Because it’s not believable.
Too many hospitals make too many claims about rankings, technology and quality measures – industry jargon that causes consumers’ eyes to glaze over. It’s too much chest-thumping. Consumers in focus groups yawn and point out that all hospitals claim they’re the best, the first, the only. End result? They don’t believe any of it.
The strongest brands are rooted in emotion, and health care is an inherently emotional product to sell. In its purest form, it’s about the dazzling moment your first child is born; the nervous optimism when your father survives a stroke; the way your life comes into sharp focus at the news that the cancer hasn’t come back. Why, then, do we strip hospital advertising of its emotion and talk about health care like we’re selling cars? (Even citing “Rated #1 by JD Powers & Associates.”)
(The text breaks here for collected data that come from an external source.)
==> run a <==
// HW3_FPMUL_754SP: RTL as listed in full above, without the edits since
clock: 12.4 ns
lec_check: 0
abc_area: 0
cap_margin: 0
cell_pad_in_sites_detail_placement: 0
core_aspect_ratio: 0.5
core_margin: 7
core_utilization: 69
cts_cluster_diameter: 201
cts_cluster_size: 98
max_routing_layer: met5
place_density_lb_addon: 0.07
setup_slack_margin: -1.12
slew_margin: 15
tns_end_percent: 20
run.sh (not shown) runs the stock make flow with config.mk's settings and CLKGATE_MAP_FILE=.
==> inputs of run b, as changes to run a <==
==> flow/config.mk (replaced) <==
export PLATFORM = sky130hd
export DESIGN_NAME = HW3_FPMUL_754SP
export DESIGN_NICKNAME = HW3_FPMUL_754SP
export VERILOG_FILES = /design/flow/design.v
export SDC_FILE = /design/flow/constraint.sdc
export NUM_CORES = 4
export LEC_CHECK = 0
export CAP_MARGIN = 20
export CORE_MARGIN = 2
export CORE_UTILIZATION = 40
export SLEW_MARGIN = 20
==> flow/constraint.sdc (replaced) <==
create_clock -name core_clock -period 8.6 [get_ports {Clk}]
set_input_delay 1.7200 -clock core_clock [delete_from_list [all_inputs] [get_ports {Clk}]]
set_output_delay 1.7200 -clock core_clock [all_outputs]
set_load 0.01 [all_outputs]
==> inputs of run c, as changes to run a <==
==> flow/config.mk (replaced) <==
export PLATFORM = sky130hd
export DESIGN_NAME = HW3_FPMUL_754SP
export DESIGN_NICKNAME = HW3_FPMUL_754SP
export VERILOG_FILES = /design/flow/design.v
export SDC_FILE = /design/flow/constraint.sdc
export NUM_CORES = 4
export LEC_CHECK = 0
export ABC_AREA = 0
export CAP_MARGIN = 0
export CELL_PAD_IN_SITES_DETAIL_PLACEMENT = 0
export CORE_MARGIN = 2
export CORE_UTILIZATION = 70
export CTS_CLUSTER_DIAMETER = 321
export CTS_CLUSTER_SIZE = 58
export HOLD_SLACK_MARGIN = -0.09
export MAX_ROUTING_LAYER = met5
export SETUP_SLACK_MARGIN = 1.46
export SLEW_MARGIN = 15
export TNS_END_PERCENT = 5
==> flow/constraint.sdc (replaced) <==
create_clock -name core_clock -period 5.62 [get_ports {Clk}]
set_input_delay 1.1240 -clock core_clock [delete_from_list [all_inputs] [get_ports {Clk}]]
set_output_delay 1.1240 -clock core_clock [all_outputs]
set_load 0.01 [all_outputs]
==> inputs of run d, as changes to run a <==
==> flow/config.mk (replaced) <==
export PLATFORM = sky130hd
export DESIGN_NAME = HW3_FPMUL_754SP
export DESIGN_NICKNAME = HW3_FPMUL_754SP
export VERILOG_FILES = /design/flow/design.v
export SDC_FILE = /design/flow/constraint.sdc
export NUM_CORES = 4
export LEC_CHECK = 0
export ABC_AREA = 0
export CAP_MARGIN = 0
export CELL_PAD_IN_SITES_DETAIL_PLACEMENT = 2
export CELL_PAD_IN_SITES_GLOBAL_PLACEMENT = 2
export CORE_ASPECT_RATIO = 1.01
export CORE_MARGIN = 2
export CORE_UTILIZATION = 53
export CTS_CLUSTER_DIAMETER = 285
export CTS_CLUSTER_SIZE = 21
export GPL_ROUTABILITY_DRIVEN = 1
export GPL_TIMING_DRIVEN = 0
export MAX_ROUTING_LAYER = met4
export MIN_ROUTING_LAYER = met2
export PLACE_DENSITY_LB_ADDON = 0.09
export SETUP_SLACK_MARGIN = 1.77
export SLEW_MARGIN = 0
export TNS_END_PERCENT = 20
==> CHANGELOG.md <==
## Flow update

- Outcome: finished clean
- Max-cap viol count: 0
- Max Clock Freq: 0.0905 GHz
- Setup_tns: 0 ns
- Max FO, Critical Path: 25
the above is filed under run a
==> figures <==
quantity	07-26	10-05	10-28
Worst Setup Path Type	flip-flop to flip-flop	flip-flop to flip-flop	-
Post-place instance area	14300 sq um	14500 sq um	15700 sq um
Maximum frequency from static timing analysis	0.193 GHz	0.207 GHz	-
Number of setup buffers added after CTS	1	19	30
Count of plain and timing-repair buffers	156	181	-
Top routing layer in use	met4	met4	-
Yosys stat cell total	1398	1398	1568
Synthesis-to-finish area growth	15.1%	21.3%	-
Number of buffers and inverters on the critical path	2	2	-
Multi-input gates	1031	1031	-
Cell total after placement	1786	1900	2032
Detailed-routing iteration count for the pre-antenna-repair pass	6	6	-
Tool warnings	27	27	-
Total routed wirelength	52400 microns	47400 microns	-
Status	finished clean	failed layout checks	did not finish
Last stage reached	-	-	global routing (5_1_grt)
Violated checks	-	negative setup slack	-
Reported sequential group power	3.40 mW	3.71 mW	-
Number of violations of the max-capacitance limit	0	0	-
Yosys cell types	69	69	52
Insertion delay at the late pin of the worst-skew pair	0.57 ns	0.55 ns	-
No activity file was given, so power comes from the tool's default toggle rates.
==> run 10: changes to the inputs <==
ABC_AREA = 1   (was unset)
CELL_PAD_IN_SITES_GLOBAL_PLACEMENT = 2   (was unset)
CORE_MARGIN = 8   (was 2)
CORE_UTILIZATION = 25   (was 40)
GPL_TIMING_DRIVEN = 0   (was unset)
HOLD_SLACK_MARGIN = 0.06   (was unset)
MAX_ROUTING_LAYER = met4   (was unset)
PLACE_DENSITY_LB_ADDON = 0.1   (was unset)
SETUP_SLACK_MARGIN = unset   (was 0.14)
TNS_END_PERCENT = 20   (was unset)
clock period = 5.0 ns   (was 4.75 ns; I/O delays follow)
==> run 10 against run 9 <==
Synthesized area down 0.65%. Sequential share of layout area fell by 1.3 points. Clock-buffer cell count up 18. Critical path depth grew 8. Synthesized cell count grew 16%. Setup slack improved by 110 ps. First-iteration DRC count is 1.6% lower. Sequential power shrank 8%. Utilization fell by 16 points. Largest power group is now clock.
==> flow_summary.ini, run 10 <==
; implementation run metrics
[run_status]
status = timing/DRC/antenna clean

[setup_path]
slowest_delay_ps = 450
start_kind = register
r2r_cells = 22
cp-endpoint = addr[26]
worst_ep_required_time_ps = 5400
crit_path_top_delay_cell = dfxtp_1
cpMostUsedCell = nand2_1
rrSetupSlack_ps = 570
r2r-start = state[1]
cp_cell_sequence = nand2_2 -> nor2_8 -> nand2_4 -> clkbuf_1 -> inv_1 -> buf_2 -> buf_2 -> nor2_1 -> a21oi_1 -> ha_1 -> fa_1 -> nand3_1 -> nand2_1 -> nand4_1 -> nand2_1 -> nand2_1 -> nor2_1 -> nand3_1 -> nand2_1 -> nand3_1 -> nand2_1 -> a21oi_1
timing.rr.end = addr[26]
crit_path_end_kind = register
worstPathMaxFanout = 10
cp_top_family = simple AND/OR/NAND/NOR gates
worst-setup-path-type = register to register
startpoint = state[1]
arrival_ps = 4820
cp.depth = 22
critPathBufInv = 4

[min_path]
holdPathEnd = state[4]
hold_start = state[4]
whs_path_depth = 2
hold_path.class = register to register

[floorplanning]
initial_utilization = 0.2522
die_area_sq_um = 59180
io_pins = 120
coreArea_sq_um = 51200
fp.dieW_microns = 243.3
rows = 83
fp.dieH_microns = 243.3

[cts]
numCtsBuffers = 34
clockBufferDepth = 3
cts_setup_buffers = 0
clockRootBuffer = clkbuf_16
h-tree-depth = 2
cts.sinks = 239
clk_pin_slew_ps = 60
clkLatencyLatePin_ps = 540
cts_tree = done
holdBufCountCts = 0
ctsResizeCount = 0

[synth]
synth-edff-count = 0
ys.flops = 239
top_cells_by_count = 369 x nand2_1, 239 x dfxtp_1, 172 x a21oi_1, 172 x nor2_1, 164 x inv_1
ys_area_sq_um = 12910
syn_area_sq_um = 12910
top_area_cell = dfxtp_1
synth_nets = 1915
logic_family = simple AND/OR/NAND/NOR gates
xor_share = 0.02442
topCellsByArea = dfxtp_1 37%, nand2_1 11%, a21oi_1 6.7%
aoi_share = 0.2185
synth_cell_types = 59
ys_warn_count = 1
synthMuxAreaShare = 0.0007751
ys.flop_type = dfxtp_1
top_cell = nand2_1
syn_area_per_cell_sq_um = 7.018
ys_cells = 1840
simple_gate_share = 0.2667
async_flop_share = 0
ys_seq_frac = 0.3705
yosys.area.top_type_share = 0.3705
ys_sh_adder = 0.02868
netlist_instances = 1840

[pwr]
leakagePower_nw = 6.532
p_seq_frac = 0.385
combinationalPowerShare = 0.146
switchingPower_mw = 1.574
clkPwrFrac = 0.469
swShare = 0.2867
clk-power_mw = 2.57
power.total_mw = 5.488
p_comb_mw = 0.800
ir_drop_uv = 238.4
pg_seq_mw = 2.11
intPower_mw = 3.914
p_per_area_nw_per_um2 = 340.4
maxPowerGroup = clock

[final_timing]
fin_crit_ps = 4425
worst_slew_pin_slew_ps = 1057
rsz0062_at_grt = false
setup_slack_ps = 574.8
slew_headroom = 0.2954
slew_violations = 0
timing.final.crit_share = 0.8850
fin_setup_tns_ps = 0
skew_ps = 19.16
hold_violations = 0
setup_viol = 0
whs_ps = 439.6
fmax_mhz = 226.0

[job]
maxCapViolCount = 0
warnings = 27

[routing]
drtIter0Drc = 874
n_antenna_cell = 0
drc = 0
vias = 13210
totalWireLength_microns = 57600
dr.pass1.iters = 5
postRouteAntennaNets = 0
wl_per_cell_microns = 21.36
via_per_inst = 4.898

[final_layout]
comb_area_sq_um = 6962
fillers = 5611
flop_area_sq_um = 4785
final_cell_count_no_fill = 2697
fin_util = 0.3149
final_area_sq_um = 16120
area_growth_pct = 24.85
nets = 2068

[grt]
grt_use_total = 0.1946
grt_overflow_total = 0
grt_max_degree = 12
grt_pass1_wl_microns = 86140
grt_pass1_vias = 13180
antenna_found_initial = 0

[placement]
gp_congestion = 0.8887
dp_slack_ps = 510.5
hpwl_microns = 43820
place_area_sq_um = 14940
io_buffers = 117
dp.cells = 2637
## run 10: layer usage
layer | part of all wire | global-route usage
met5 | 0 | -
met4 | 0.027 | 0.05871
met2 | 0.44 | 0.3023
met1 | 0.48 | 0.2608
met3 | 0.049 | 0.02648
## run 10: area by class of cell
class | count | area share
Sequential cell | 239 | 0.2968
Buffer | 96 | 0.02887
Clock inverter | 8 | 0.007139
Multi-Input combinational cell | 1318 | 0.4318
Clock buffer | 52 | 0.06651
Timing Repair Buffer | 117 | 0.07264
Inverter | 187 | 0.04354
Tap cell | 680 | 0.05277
==> job 7400 <==
## lc4_core
module lc4_core
   (input  wire        clk,
    input  wire        rst,
    output wire [15:0] o_cur_pc,
    input  wire [15:0] i_cur_insn,
    output wire [15:0] o_dmem_addr,
    input  wire [15:0] i_cur_dmem_data,
    output wire        o_dmem_we,
    output wire [15:0] o_dmem_towrite,
    output wire [1:0]  test_stall,
    output wire [15:0] test_cur_pc,
    output wire [15:0] test_cur_insn,
    output wire        test_regfile_we,
    output wire [2:0]  test_regfile_wsel,
    output wire [15:0] test_regfile_data,
    output wire        test_nzp_we,
    output wire [2:0]  test_nzp_new_bits,
    output wire        test_dmem_we,
    output wire [15:0] test_dmem_addr,
    output wire [15:0] test_dmem_data
    );
   wire [7:0] led_unused;
   lc4_processor proc (.clk(clk), .rst(rst), .gwe(1'b1),
                       .o_cur_pc(o_cur_pc), .i_cur_insn(i_cur_insn),
                       .o_dmem_addr(o_dmem_addr), .i_cur_dmem_data(i_cur_dmem_data),
                       .o_dmem_we(o_dmem_we), .o_dmem_towrite(o_dmem_towrite),
                       .test_stall(test_stall), .test_cur_pc(test_cur_pc),
                       .test_cur_insn(test_cur_insn), .test_regfile_we(test_regfile_we),
                       .test_regfile_wsel(test_regfile_wsel), .test_regfile_data(test_regfile_data),
                       .test_nzp_we(test_nzp_we), .test_nzp_new_bits(test_nzp_new_bits),
                       .test_dmem_we(test_dmem_we), .test_dmem_addr(test_dmem_addr),
                       .test_dmem_data(test_dmem_data),
                       .switch_data(8'd0), .led_data(led_unused));
endmodule
clock: 21.6 ns
lec_check: 0
abc_area: 1
cap_margin: 20
core_margin: 2
core_utilization: 72
cts_cluster_diameter: 375
cts_cluster_size: 97
place_density: 0.37
slew_margin: 20
run.sh (not shown) runs the stock make flow with config.mk's settings and CLKGATE_MAP_FILE=.
==> job 4487 (differences from job 7400) <==
==> flow/config.mk (replaced) <==
export PLATFORM = sky130hd
export DESIGN_NAME = lc4_core
export DESIGN_NICKNAME = lc4_core
export VERILOG_FILES = /design/flow/design.v
export SDC_FILE = /design/flow/constraint.sdc
export NUM_CORES = 4
export LEC_CHECK = 0
export CAP_MARGIN = 20
export CORE_MARGIN = 2
export CORE_UTILIZATION = 40
export GPL_TIMING_DRIVEN = 0
export SLEW_MARGIN = 20
export TNS_END_PERCENT = 20
==> flow/constraint.sdc (replaced) <==
create_clock -name core_clock -period 40.0 [get_ports {clk}]
set_input_delay 8.0000 -clock core_clock [delete_from_list [all_inputs] [get_ports {clk}]]
set_output_delay 8.0000 -clock core_clock [all_outputs]
set_load 0.01 [all_outputs]
==> job 7603 (differences from job 7400) <==
==> flow/config.mk (replaced) <==
export PLATFORM = sky130hd
export DESIGN_NAME = lc4_core
export DESIGN_NICKNAME = lc4_core
export VERILOG_FILES = /design/flow/design.v
export SDC_FILE = /design/flow/constraint.sdc
export NUM_CORES = 4
export LEC_CHECK = 0
export CAP_MARGIN = 20
export CORE_MARGIN = 2
export CORE_UTILIZATION = 58
export SETUP_SLACK_MARGIN = 5.0
export SLEW_MARGIN = 20
==> flow/constraint.sdc (replaced) <==
create_clock -name core_clock -period 31.8 [get_ports {clk}]
set_input_delay 6.3600 -clock core_clock [delete_from_list [all_inputs] [get_ports {clk}]]
set_output_delay 6.3600 -clock core_clock [all_outputs]
set_load 0.01 [all_outputs]
==> job 4568 (differences from job 7400) <==
==> flow/config.mk (replaced) <==
export PLATFORM = sky130hd
export DESIGN_NAME = lc4_core
export DESIGN_NICKNAME = lc4_core
export VERILOG_FILES = /design/flow/design.v
export SDC_FILE = /design/flow/constraint.sdc
export NUM_CORES = 4
export LEC_CHECK = 0
export CAP_MARGIN = 20
export CORE_MARGIN = 2
export CORE_UTILIZATION = 15
export SLEW_MARGIN = 20
==> flow/constraint.sdc (replaced) <==
create_clock -name core_clock -period 39.0 [get_ports {clk}]
set_input_delay 7.8000 -clock core_clock [delete_from_list [all_inputs] [get_ports {clk}]]
set_output_delay 7.8000 -clock core_clock [all_outputs]
set_load 0.01 [all_outputs]
==> results.yml <==
# flow metrics
placement:
  hpwlAfterDp_um: 178900
  gp_congestion: 1.055
yosys:
  avgSynthCellArea_um2: 7.413
  yosys.area_share.aoi_pct: 25.11
  logic_family: "AND-OR/OR-AND gates"
  xor_share_pct: 4.482
  synthAdderAreaFrac_pct: 15.23
global_routing:
  met2_usage_pct: 59.36
  met1_usage_pct: 51.25
  met3_usage_pct: 5.968
cts:
  numCtsBuffers: 52
status:
  status: "no timing/DRC/antenna violations"
The numbers above come from job 4487.

==> results.yml <==
# flow metrics
placement:
  hpwlAfterDp_um: 156900
  gp_congestion: 1.000
status:
  status: "no timing/DRC/antenna violations"
yosys:
  yosys.area_share.aoi_pct: 25.11
  synthAdderAreaFrac_pct: 15.23
  xor_share_pct: 4.482
  logic_family: "AND-OR/OR-AND gates"
global_routing:
  met1_usage_pct: 17.36
  met2_usage_pct: 19.79
  met3_usage_pct: 2.304
cts:
  numCtsBuffers: 53
sta:
  tightest_slew_ps: 1191
floorplan:
  pin_count: 174
The numbers above come from job 4568.

==> results.yml <==
# flow metrics
status:
  status: "complete, but fails checks"
  so_faults: "setup timing"
cells_and_area:
  n_clock_buffer: 67
placement:
  gp_congestion: 1.136
  hpwlAfterDp_um: 152200
global_routing:
  met2_usage_pct: 79.27
  met1_usage_pct: 61.80
cts:
  numCtsBuffers: 49
sta:
  worst_slack_ps: -2360
  finalSetupViolCount: 38
critical_path:
  critPathCaptureType: "flip-flop"
yosys:
  logic_family: "AND-OR/OR-AND gates"
The numbers above come from job 7603.

==> results.yml <==
# yosys + openroad results
placement:
  gp_congestion: 1.212
  hpwlAfterDp_um: 123400
global_routing:
  met2_usage_pct: 100.6
  met3_usage_pct: 79.82
status:
  stop_error: "[ERROR GRT-0116] Global routing finished with congestion. Check the congestion regions in the DRC Viewer."
  stop_stage: "5_1_grt"
  status: "stopped before the end"
yosys:
  synthAdderAreaFrac_pct: 16.45
  yosys.area_share.aoi_pct: 21.42
floorplan:
  die_width_um: 247.3
The numbers above come from job 7400.


* * *

==> trial 40 <==
lc4_core again, from the RTL that the note above started with.
==> flow/config.mk <==
export PLATFORM = sky130hd
export DESIGN_NAME = lc4_core
export DESIGN_NICKNAME = lc4_core
export VERILOG_FILES = /design/flow/design.v
export SDC_FILE = /design/flow/constraint.sdc
export NUM_CORES = 4
export LEC_CHECK = 0
export CAP_MARGIN = 20
export CELL_PAD_IN_SITES_GLOBAL_PLACEMENT = 2
export CORE_MARGIN = 2
export CORE_UTILIZATION = 31
export CTS_CLUSTER_DIAMETER = 40
export GPL_TIMING_DRIVEN = 0
export PLACE_DENSITY = 0.66
export SLEW_MARGIN = 20
==> flow/constraint.sdc <==
create_clock -name core_clock -period 40.0 [get_ports {clk}]
set_input_delay 8.0000 -clock core_clock [delete_from_list [all_inputs] [get_ports {clk}]]
set_output_delay 8.0000 -clock core_clock [all_outputs]
set_load 0.01 [all_outputs]
==> inputs of trial 81, as changes to trial 40 <==
CELL_PAD_IN_SITES_GLOBAL_PLACEMENT = not set   (was 2)
CORE_UTILIZATION = 66   (was 31)
CTS_CLUSTER_DIAMETER = not set   (was 40)
GPL_TIMING_DRIVEN = not set   (was 0)
MAX_ROUTING_LAYER = met4   (was not set)
PLACE_DENSITY = not set   (was 0.66)
SETUP_SLACK_MARGIN = 5.0   (was not set)
==> flow/constraint.sdc (replaced) <==
create_clock -name core_clock -period 37.0 [get_ports {clk}]
set_input_delay 7.4000 -clock core_clock [delete_from_list [all_inputs] [get_ports {clk}]]
set_output_delay 7.4000 -clock core_clock [all_outputs]
set_load 0.01 [all_outputs]
==> inputs of trial 75, as changes to trial 40 <==
ABC_AREA = 1   (was not set)
CELL_PAD_IN_SITES_GLOBAL_PLACEMENT = not set   (was 2)
CORE_UTILIZATION = 58   (was 31)
CTS_CLUSTER_DIAMETER = 253   (was 40)
GPL_TIMING_DRIVEN = not set   (was 0)
PLACE_DENSITY = not set   (was 0.66)
==> flow/constraint.sdc (replaced) <==
create_clock -name core_clock -period 24.7 [get_ports {clk}]
set_input_delay 4.9400 -clock core_clock [delete_from_list [all_inputs] [get_ports {clk}]]
set_output_delay 4.9400 -clock core_clock [all_outputs]
set_load 0.01 [all_outputs]
==> flow_summary.yaml <==
# synthesis and place-and-route metrics
status:
  outcome: "no timing/DRC/antenna violations"
hold_path:
  hold_path_stages: 1
route:
  drt-vias-per-instance: 5.739
  vias: 49150
layout:
  area.share.combinational_pct: 61.60
logic_synthesis:
  ys_top_cells_by_count: "nand2_1, nor2_1, a21oi_1, dfxtp_1, ha_1"
  post_synth_simple_gate_area_pct: 23.57
  dominant_cell_area_share_pct: 22.40
  adder_share_pct: 15.23
sta:
  maxClockFrequency_mhz: 25.99
setup_path:
  r2r.worst_path.cells: 155
  crit_path_max_incr_delay_ns: 0.69
  worst_path_bufs_invs: 30
place:
  dp_slack_ns: -13.95
global_routing:
  global_route_wire_length_before_repair_um: 354000
job:
  warning_count: 79
[end of results for trial 40]
==> flow_summary.yaml <==
# implementation run metrics
status:
  outcome: "stopped before the end"
  flow.stopped_at: "global routing (5_1_grt)"
  flow.first_error: "[ERROR GRT-0232] Routing congestion too high. Check the congestion heatmap in the GUI."
logic_synthesis:
  ys_top_logic_family: "AND-OR/OR-AND gates"
  synth_top_cell_by_area: "dfxtp_1"
  async_reset_ff_share_pct: 0
  dominant_cell_area_share_pct: 22.40
  adder_share_pct: 15.23
  ys_warn_count: 10
  synth.lib_cells_used.distinct: 105
  ys_top_cells_by_count: "nand2_1, nor2_1, a21oi_1, dfxtp_1, ha_1"
  post_synth_simple_gate_area_pct: 23.57
place:
  dpl.hpwl_um: 136900
  placement.cell_area_um2: 49570
  dp_slack_ns: -0.9474
floorplan:
  die-width_um: 268.1
  die_h_um: 268.1
cts:
  cts.htree.levels: 2
[end of results for trial 81]
==> flow_summary.yaml <==
# synthesis and place-and-route metrics
layout:
  area.share.combinational_pct: 51.98
status:
  outcome: "complete, but fails checks"
  violations: "negative setup slack"
hold_path:
  hold_path_stages: 2
place:
  dp_slack_ns: -6.131
sta:
  setup_ws_ns: -7.341
  maxClockFrequency_mhz: 31.21
  setup_viol: 38
logic_synthesis:
  post_synth_simple_gate_area_pct: 22.89
setup_path:
  worst_path_bufs_invs: 44
  crit_path_max_incr_delay_ns: 0.41
job:
  warning_count: 90
route:
  drt-vias-per-instance: 6.065
[end of results for trial 75]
Consumers are also bored by hospital advertising because so many hospitals walk and talk the same. Nationally ranked academic medical centers and community hospitals alike claim “world class medicine.” If Hospital A gets robotic surgery and promotes it, then Hospital B gets robotic surgery and promotes it—despite the fact that consumer focus groups say that the idea of robotic surgery is not something they’re interested in.
Let’s stop the madness and start doing it right. Let’s remember who we’re marketing to. Our audience is the patient, the nervous mother of three who just found a lump in her breast and is looking for information that gives her hope. The daughter whose father has a hip that just doesn’t work very well any more. Real people with real worries.
Because in the end it’s not about rankings, technology or quality measures. It’s about making a real connection between the patient’s life and your care. You can amuse them, entertain them, bring them to tears—just don’t bore them.